ROST » Topics » Compensation Benchmarking and Peer Group Analysis

This excerpt taken from the ROST DEF 14A filed Apr 17, 2007.

Compensation Benchmarking and Peer Group Analysis

A range of competitive and peer group information and benchmarking on executive compensation is reviewed by the Company and the Compensation Committee on a periodic basis. The peer companies chosen can vary for each of the executive positions.

In fiscal 2006, an independent compensation consulting firm, Towers Perrin (the “Consultant”), was retained by the Committee to assist in its review of key elements of our executive compensation programs and to recommend any appropriate modifications. The Consultant provided market data advice to the Compensation Committee with respect to competitive practices and the amounts and nature of compensation paid to executive officers at other companies operating in similar competitive environments. The Consultant collected benchmark data on a number of off-price, department store, discount store, specialty store, and apparel and home goods retailers that it believed had similar business models, competitive challenges and/or operating and financial characteristics when compared to the Company. The Consultant provided an assessment of competitive positioning for each of the Company’s executive officer compensation packages, including base salary, annual incentive target, long-term equity and total overall compensation vis-à-vis the level of compensation for executive officers performing similar job functions in companies in their relevant peer group. Going forward, this analysis is expected to provide a reference point for fiscal 2007 discussions of compensation for our executive officers. This review did not impact fiscal 2006 compensation.
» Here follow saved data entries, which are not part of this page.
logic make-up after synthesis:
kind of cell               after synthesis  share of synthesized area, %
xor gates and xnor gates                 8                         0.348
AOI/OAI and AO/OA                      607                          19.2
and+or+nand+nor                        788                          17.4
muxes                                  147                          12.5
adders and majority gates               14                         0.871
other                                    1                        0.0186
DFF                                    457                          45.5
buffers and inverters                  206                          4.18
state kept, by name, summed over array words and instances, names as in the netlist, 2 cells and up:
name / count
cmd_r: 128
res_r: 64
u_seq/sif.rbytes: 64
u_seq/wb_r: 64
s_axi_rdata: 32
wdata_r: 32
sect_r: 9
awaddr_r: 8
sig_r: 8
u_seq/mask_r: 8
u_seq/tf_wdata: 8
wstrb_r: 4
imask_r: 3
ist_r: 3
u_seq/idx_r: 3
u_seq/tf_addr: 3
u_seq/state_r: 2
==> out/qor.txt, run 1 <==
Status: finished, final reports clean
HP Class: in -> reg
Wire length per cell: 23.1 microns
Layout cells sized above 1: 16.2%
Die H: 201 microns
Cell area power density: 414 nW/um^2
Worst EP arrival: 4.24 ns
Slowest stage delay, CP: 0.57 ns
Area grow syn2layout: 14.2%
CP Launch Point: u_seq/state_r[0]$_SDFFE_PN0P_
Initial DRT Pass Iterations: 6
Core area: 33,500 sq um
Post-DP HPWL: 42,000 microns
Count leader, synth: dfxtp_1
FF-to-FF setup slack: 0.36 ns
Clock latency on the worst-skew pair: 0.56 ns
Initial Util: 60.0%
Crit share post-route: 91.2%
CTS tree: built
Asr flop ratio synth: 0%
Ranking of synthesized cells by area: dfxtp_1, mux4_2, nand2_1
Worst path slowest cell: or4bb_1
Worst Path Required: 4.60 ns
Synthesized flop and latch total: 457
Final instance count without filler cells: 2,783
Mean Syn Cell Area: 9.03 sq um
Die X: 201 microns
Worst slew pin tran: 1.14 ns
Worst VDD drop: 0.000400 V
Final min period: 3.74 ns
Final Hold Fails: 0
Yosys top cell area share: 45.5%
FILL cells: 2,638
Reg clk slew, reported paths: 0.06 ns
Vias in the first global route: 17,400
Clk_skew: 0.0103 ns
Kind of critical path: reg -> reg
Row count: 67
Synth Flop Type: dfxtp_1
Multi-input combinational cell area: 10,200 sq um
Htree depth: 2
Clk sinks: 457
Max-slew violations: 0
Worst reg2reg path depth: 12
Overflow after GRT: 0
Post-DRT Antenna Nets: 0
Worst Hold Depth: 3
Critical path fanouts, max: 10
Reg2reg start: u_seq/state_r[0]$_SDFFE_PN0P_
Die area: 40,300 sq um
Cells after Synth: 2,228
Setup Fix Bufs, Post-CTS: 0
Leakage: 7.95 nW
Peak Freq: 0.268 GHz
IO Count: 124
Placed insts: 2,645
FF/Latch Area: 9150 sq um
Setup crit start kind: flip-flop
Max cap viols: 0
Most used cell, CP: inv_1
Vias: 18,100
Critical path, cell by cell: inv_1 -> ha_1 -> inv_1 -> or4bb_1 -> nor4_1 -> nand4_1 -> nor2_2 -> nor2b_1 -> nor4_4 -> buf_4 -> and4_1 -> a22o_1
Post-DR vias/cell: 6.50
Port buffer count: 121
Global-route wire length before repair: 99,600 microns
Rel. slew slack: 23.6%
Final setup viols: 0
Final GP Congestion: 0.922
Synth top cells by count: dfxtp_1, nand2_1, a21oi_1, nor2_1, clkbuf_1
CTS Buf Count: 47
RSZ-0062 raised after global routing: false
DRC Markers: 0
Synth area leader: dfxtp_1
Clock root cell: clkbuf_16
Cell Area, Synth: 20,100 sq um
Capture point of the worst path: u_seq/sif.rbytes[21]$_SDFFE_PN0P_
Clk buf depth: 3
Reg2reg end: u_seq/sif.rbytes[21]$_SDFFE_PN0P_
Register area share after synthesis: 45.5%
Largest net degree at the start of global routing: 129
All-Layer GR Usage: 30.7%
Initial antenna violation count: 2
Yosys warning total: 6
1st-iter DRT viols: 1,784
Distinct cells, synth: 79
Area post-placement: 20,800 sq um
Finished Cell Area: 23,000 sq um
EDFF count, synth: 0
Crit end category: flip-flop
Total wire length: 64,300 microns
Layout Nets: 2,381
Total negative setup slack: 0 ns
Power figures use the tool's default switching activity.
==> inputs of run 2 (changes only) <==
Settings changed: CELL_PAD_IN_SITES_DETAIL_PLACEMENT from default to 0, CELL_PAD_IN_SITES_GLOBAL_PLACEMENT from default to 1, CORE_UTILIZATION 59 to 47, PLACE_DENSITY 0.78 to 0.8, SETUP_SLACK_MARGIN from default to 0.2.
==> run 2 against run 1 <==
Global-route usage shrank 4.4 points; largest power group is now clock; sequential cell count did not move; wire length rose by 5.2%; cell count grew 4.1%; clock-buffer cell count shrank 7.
The Consultant also provided an opinion on the Company’s various compensation programs and assisted in the development of alternative performance-based approaches to executive rewards. Based on this process, the Compensation Committee concluded that it is in the best interests of the Company and its stockholders to transition beginning in 2007 from the use of stock option grants to the use of performance-based equity awards as part of the longer term component of future compensation packages for all executive officers except the CEO.